Every line holding the string "pending" is to be copied from the entries below.

(Entries supplied Opens)

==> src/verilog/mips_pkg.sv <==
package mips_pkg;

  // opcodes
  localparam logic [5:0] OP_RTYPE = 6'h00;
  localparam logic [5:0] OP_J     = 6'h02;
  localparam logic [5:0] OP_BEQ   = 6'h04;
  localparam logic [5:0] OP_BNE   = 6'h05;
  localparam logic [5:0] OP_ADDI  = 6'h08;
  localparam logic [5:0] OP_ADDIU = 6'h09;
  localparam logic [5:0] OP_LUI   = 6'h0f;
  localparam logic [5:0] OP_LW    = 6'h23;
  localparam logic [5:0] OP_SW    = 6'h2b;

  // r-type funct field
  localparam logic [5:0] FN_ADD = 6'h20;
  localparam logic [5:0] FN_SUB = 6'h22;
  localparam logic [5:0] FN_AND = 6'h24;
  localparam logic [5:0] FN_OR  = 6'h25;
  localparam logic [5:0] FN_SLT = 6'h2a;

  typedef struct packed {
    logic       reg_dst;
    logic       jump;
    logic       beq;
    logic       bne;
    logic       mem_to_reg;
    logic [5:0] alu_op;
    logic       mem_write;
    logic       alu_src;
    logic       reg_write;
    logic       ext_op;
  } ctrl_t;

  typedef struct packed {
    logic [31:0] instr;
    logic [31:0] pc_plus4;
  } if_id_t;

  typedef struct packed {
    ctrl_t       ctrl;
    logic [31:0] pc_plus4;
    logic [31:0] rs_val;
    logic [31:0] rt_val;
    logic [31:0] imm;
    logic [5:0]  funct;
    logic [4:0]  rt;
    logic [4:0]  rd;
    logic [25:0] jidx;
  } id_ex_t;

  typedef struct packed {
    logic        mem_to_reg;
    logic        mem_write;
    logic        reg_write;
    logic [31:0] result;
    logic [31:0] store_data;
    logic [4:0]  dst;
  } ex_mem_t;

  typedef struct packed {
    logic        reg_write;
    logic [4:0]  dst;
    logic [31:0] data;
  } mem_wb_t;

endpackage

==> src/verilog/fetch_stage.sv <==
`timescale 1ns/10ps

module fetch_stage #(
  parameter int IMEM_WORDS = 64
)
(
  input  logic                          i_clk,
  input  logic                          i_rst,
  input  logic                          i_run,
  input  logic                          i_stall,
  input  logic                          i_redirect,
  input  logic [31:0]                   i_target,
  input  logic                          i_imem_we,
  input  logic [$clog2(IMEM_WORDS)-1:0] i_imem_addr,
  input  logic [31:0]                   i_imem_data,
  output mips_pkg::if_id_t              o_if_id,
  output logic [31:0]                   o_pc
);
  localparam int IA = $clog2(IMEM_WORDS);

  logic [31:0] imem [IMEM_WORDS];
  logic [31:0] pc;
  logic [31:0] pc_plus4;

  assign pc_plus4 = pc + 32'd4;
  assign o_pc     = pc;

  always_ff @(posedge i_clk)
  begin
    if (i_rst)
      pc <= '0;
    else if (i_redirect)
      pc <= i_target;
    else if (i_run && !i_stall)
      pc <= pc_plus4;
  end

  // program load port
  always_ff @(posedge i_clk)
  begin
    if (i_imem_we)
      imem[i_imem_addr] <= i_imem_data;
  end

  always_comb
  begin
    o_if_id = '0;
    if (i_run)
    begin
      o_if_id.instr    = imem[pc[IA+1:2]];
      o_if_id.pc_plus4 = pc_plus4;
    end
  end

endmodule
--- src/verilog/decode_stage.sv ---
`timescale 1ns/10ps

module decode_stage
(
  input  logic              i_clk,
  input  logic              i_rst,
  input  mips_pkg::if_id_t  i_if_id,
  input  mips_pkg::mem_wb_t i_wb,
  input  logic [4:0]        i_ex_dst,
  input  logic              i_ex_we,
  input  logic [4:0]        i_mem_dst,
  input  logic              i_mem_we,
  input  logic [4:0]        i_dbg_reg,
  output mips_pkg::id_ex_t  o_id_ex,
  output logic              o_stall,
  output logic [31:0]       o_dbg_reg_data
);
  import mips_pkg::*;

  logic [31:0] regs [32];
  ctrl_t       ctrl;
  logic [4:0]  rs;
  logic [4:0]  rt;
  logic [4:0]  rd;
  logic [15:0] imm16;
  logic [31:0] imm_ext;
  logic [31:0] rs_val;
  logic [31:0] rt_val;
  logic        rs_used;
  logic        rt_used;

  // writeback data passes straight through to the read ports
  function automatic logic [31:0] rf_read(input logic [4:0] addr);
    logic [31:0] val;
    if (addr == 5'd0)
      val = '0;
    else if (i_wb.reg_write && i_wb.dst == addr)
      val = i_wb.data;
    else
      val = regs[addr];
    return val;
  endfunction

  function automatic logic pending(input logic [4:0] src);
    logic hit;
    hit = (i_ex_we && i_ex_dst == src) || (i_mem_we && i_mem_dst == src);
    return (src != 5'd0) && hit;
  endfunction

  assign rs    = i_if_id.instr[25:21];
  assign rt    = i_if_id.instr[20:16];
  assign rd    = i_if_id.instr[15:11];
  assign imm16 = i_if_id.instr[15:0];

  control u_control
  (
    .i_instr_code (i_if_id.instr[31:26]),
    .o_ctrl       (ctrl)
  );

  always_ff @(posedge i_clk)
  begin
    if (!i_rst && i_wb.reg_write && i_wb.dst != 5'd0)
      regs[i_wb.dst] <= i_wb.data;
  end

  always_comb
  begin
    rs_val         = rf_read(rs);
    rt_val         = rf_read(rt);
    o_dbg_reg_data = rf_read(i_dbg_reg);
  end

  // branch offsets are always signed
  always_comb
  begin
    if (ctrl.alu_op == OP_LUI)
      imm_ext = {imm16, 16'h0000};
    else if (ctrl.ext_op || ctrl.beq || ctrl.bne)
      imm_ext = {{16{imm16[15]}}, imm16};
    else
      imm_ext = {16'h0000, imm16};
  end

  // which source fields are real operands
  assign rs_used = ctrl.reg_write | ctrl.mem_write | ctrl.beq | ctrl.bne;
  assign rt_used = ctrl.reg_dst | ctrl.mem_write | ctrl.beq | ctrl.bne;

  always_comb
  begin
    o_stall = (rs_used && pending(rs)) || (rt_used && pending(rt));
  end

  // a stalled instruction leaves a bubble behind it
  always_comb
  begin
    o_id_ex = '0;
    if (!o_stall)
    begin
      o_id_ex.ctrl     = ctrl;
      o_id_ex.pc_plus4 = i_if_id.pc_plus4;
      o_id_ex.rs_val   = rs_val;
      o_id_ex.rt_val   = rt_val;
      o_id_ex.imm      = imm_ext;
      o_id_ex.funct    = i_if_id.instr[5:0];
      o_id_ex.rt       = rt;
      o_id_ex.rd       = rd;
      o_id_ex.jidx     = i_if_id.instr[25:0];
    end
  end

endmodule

(Entries supplied Closes)

◆ **Response area**:
  function automatic logic pending(input logic [4:0] src);
    o_stall = (rs_used && pending(rs)) || (rt_used && pending(rt));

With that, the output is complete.